● **What needs to be done**: Begin at the line containing "1.63 | 14.0 |" in the data below and go on through the line containing "2780 | 4.16 |", repeating each line exactly; include both ends and no other line.

[Stored data]
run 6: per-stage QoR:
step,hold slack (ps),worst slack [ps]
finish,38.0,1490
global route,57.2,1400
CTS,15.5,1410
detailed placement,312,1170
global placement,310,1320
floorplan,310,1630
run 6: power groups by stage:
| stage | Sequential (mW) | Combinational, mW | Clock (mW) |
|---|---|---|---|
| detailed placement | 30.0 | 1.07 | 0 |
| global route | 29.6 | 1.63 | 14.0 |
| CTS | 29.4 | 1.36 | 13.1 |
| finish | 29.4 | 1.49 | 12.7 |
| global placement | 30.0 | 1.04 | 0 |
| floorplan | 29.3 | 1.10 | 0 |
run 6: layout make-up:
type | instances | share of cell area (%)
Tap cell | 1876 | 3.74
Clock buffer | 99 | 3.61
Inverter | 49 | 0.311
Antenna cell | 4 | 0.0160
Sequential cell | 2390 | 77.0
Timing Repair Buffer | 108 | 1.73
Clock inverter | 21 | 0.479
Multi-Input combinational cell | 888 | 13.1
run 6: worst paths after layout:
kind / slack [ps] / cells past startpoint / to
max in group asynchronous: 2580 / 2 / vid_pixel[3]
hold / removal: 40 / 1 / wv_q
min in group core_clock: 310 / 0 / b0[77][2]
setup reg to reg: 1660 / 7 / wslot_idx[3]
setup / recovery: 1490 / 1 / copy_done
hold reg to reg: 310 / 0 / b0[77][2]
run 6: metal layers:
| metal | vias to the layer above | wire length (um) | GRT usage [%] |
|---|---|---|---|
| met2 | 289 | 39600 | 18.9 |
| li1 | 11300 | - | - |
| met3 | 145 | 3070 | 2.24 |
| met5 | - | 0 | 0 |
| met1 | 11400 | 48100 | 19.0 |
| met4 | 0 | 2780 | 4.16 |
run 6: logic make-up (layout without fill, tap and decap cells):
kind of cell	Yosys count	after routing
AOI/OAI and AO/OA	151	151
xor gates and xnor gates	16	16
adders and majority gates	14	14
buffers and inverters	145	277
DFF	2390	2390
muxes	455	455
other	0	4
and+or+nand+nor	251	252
* * *
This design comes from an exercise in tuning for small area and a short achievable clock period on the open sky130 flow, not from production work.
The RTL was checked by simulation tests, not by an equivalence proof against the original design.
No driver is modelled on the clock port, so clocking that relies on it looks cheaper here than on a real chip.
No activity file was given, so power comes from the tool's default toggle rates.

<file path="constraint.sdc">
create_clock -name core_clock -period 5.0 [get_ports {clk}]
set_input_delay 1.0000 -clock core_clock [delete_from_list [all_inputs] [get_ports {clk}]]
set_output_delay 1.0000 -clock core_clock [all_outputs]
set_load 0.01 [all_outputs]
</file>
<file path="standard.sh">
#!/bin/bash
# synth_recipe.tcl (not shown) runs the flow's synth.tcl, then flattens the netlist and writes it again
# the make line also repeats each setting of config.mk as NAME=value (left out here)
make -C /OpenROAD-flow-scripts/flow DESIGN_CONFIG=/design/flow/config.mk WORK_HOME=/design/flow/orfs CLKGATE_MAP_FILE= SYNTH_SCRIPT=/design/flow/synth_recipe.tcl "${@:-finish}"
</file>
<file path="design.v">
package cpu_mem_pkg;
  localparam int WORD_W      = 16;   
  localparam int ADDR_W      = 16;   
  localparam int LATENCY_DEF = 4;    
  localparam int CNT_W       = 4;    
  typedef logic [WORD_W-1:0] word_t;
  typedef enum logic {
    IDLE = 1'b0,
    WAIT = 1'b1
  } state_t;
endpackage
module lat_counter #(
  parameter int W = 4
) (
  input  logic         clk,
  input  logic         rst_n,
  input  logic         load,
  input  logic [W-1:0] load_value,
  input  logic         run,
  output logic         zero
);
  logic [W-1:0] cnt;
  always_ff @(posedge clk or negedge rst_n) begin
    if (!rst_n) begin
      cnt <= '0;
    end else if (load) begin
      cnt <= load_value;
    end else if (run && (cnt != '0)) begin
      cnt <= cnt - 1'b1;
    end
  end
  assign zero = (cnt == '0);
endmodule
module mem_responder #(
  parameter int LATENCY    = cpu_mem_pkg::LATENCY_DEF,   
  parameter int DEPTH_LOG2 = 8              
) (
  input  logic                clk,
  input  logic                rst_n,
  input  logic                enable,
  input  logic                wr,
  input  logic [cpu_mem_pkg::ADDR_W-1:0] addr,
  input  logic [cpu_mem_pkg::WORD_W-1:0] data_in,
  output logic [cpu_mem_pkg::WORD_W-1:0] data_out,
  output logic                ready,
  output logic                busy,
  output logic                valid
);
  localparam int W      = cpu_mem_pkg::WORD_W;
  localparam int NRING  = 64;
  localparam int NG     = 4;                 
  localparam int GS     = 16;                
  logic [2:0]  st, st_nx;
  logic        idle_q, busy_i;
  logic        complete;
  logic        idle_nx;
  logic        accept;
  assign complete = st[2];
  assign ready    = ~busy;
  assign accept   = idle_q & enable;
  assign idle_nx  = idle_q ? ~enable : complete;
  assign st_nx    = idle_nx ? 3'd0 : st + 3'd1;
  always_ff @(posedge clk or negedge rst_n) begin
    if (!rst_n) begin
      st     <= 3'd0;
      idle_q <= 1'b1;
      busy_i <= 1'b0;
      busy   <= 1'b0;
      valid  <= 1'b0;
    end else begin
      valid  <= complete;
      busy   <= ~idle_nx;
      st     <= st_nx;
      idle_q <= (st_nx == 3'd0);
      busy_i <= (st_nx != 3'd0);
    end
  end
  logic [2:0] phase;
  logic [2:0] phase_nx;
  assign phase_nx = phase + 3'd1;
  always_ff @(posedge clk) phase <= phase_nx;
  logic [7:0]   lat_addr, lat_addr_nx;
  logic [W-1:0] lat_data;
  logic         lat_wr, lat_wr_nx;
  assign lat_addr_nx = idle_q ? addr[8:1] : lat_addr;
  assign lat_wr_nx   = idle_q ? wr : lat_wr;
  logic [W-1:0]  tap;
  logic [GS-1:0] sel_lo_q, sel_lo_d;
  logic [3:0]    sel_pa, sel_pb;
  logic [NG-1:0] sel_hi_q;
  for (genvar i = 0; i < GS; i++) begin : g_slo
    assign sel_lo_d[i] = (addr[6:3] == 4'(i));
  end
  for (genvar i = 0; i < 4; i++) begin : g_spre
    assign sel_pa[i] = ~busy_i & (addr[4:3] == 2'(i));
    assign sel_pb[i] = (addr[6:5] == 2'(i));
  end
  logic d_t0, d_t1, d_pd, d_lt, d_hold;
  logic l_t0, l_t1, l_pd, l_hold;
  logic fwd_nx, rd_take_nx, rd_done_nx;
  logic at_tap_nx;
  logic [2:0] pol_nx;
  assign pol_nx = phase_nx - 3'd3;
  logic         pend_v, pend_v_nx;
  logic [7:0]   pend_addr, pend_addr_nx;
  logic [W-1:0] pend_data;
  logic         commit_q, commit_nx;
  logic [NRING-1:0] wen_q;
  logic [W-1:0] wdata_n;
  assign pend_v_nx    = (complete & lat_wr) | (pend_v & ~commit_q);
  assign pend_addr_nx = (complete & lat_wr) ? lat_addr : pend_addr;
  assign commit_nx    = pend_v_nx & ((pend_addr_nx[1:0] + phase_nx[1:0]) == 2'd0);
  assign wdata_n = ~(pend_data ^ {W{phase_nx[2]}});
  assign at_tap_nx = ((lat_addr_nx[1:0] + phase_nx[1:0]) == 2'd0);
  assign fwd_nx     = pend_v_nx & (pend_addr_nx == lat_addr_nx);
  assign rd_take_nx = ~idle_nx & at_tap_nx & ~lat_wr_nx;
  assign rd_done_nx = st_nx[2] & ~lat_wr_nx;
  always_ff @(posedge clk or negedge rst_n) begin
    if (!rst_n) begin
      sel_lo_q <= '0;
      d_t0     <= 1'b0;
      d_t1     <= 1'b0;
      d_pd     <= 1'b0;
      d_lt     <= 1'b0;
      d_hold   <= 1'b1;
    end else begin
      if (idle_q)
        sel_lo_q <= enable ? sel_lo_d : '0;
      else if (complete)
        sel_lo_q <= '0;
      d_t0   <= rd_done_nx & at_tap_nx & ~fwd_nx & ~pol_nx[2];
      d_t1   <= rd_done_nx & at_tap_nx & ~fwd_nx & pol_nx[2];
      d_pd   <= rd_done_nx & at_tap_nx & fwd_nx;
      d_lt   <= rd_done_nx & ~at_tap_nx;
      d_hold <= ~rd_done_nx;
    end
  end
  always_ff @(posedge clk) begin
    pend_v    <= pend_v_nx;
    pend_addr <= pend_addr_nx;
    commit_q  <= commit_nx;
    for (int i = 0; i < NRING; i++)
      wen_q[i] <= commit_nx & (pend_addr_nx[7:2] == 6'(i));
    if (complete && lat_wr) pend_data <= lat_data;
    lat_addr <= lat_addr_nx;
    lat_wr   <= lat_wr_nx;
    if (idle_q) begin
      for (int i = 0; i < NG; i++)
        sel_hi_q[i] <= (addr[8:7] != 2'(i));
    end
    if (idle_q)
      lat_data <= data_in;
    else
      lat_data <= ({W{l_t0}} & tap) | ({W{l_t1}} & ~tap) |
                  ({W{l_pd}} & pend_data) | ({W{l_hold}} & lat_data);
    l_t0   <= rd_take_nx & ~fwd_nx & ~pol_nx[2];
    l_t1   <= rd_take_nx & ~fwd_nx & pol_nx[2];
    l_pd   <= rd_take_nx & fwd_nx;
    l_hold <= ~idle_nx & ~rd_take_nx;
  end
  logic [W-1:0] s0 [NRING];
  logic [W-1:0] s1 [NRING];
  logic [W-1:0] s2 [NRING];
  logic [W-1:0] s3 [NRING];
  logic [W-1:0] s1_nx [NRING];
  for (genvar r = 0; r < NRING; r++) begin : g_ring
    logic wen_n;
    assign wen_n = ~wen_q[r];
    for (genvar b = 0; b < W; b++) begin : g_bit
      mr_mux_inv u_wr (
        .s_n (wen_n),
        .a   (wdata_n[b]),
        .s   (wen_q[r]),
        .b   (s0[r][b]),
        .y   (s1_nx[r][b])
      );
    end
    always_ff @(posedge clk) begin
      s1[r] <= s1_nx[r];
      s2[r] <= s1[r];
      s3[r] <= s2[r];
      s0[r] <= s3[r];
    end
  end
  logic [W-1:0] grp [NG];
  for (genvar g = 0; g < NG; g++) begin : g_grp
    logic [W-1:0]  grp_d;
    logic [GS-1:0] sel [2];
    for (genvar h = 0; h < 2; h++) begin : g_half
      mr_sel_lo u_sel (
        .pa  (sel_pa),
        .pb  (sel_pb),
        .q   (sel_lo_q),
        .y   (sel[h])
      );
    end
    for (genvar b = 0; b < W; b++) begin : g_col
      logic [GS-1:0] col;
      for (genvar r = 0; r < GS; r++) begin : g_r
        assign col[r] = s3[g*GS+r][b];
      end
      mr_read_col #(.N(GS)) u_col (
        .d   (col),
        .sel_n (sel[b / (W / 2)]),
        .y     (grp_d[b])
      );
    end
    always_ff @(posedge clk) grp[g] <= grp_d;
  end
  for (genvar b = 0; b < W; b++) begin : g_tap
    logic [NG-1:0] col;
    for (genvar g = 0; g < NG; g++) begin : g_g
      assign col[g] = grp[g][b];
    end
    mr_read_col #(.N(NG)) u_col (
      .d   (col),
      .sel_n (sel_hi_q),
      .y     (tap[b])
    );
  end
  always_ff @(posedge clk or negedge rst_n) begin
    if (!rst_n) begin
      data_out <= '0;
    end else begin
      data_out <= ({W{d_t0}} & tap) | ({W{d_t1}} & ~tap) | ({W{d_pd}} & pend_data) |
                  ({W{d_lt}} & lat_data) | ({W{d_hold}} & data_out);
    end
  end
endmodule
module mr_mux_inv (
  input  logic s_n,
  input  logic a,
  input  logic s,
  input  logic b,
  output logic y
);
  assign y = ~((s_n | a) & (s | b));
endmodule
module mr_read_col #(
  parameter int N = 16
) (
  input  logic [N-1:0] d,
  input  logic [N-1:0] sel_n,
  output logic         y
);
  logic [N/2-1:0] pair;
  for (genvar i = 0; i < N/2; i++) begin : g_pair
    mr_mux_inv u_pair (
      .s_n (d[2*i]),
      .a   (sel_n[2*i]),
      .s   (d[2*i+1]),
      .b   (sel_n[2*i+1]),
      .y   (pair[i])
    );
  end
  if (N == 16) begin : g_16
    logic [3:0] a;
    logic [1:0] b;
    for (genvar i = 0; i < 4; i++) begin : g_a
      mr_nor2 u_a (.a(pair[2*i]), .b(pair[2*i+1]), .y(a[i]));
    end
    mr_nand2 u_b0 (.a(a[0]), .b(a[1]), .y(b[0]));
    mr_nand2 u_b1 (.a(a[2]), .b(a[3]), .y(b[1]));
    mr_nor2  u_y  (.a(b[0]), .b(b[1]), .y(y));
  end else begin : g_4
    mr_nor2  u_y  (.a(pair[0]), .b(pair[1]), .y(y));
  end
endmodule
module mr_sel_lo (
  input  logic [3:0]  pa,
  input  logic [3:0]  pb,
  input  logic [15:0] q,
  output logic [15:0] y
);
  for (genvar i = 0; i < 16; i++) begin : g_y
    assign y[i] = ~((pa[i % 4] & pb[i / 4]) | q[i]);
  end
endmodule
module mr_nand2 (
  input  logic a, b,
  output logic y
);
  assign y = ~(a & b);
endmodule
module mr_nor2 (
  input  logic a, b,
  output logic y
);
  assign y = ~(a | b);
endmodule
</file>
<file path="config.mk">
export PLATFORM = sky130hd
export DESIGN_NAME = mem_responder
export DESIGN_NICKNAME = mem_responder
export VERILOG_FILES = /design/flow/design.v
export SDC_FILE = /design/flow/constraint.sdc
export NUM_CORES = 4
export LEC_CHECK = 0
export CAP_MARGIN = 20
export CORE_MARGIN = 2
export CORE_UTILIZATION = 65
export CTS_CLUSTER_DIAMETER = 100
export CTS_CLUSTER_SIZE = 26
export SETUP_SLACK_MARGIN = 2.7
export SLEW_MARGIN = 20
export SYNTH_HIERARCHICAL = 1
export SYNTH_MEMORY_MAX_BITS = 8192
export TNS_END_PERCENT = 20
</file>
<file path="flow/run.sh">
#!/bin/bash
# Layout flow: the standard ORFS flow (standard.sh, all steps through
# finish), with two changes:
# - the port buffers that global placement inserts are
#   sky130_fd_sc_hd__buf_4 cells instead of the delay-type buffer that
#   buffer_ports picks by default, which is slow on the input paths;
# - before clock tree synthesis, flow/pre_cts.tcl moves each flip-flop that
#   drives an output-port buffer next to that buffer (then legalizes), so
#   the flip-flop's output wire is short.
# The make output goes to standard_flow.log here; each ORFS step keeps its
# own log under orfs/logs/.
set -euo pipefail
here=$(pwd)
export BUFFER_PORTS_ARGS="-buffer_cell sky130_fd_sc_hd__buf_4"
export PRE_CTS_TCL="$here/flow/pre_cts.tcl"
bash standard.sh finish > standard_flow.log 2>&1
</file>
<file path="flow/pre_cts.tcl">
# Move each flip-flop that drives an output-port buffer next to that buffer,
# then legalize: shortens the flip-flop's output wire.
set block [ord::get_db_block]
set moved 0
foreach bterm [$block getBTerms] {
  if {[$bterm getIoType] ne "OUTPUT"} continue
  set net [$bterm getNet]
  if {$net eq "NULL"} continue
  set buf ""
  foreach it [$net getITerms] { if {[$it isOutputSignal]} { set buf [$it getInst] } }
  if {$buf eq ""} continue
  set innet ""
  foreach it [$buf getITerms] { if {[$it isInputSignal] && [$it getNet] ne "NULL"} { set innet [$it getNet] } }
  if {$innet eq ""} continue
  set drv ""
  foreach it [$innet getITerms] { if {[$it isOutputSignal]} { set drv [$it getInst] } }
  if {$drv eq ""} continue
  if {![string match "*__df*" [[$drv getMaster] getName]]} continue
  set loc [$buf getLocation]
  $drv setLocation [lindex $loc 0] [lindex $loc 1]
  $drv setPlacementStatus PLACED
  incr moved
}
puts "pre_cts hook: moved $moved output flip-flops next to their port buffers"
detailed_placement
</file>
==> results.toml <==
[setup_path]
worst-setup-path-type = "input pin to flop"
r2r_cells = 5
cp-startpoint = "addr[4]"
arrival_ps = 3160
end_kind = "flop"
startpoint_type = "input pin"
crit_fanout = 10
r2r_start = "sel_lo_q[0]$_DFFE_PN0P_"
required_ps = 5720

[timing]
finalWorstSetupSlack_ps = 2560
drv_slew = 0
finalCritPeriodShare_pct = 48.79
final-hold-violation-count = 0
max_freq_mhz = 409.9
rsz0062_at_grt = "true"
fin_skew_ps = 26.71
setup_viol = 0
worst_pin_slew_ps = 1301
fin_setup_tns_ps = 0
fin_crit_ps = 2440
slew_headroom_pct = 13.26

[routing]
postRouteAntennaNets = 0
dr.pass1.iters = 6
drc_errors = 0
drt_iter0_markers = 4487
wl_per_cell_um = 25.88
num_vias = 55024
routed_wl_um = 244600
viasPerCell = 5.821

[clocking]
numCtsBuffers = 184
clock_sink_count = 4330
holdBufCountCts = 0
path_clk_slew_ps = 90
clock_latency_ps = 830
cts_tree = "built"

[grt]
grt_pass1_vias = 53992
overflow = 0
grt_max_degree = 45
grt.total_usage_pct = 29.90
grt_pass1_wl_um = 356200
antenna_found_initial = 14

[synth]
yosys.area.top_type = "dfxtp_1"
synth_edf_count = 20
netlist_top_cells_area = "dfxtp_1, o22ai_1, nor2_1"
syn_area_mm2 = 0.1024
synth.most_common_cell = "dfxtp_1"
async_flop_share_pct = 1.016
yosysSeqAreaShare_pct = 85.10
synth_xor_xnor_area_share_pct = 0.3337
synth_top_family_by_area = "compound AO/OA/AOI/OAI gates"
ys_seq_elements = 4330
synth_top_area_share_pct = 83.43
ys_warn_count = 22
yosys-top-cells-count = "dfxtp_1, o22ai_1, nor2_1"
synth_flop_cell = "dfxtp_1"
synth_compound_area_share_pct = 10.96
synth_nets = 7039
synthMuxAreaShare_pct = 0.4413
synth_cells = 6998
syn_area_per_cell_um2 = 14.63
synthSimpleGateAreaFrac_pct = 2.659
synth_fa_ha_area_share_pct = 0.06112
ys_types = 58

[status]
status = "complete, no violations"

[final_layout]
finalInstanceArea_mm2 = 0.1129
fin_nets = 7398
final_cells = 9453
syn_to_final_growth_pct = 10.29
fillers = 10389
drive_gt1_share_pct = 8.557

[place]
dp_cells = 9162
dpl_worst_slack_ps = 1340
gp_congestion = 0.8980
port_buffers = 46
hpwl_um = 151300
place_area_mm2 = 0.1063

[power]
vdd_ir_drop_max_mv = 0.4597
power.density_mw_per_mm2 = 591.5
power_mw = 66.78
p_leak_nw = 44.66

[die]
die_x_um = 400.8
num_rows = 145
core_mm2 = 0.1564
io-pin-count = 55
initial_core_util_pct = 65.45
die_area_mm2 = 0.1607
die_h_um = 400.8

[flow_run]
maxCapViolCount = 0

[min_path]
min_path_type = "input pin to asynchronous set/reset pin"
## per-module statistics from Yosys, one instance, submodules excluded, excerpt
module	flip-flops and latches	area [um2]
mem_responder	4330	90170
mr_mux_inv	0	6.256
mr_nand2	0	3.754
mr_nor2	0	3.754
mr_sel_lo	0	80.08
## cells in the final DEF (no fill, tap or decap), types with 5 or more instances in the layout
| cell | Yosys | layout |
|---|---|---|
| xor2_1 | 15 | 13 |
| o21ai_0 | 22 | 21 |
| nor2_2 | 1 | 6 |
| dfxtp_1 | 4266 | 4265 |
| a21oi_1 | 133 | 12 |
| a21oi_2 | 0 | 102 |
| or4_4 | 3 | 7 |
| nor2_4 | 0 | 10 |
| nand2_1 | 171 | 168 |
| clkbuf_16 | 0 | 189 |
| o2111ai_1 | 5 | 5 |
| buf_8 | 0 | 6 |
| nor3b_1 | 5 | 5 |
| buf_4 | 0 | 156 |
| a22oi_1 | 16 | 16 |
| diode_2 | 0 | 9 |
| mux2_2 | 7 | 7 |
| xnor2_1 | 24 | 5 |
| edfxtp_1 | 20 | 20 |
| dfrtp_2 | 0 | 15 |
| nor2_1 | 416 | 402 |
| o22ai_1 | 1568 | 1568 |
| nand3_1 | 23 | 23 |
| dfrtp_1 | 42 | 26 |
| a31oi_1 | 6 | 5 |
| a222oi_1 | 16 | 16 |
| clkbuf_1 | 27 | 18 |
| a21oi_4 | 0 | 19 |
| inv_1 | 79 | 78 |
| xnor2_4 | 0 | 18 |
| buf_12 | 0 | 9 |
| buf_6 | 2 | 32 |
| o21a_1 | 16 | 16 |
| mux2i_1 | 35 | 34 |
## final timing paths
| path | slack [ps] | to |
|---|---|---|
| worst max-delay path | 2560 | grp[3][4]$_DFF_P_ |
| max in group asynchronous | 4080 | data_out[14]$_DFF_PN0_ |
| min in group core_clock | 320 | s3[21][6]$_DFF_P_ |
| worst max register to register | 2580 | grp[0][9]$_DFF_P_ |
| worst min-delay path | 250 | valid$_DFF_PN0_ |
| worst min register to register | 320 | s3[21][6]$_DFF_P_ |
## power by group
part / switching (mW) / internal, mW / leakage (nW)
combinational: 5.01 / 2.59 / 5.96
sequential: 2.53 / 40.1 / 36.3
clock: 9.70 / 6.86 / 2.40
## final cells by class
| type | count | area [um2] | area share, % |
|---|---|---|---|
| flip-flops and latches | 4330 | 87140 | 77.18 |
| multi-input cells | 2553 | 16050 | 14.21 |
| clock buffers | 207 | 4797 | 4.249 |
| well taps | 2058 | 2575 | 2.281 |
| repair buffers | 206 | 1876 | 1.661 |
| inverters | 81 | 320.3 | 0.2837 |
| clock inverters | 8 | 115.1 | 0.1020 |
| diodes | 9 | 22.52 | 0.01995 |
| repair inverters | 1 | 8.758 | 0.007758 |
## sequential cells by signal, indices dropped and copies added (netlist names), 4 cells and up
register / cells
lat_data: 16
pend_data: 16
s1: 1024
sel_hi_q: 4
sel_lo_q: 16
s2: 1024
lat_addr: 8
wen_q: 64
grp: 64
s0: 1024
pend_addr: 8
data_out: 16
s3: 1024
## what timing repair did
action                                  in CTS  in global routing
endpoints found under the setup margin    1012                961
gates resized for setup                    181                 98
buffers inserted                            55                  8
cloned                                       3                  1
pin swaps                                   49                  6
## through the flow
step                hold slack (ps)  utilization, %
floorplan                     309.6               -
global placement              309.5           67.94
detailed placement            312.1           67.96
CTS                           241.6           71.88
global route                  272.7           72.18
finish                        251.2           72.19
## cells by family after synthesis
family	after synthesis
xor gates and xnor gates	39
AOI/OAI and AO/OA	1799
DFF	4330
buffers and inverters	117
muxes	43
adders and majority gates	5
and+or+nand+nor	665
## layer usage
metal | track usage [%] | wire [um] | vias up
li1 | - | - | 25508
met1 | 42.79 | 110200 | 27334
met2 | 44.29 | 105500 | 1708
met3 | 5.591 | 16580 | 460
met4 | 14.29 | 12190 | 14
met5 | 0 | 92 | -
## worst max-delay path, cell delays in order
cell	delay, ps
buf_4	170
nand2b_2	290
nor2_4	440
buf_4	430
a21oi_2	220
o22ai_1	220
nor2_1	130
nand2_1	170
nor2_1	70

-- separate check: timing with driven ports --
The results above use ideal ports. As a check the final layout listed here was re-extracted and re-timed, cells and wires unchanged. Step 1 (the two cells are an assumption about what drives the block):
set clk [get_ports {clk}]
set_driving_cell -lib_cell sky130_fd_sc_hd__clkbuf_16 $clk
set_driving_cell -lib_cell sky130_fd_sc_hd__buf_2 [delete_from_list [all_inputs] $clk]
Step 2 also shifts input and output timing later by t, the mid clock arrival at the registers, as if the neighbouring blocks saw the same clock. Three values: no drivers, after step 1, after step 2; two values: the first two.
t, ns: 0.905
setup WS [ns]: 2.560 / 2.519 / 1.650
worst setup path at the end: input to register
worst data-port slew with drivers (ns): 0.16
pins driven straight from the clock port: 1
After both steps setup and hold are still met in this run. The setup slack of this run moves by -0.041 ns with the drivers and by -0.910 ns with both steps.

● **Solution to this problem**:
| global route | 29.6 | 1.63 | 14.0 |
| CTS | 29.4 | 1.36 | 13.1 |
| finish | 29.4 | 1.49 | 12.7 |
| global placement | 30.0 | 1.04 | 0 |
| floorplan | 29.3 | 1.10 | 0 |
run 6: layout make-up:
type | instances | share of cell area (%)
Tap cell | 1876 | 3.74
Clock buffer | 99 | 3.61
Inverter | 49 | 0.311
Antenna cell | 4 | 0.0160
Sequential cell | 2390 | 77.0
Timing Repair Buffer | 108 | 1.73
Clock inverter | 21 | 0.479
Multi-Input combinational cell | 888 | 13.1
run 6: worst paths after layout:
kind / slack [ps] / cells past startpoint / to
max in group asynchronous: 2580 / 2 / vid_pixel[3]
hold / removal: 40 / 1 / wv_q
min in group core_clock: 310 / 0 / b0[77][2]
setup reg to reg: 1660 / 7 / wslot_idx[3]
setup / recovery: 1490 / 1 / copy_done
hold reg to reg: 310 / 0 / b0[77][2]
run 6: metal layers:
| metal | vias to the layer above | wire length (um) | GRT usage [%] |
|---|---|---|---|
| met2 | 289 | 39600 | 18.9 |
| li1 | 11300 | - | - |
| met3 | 145 | 3070 | 2.24 |
| met5 | - | 0 | 0 |
| met1 | 11400 | 48100 | 19.0 |
| met4 | 0 | 2780 | 4.16 |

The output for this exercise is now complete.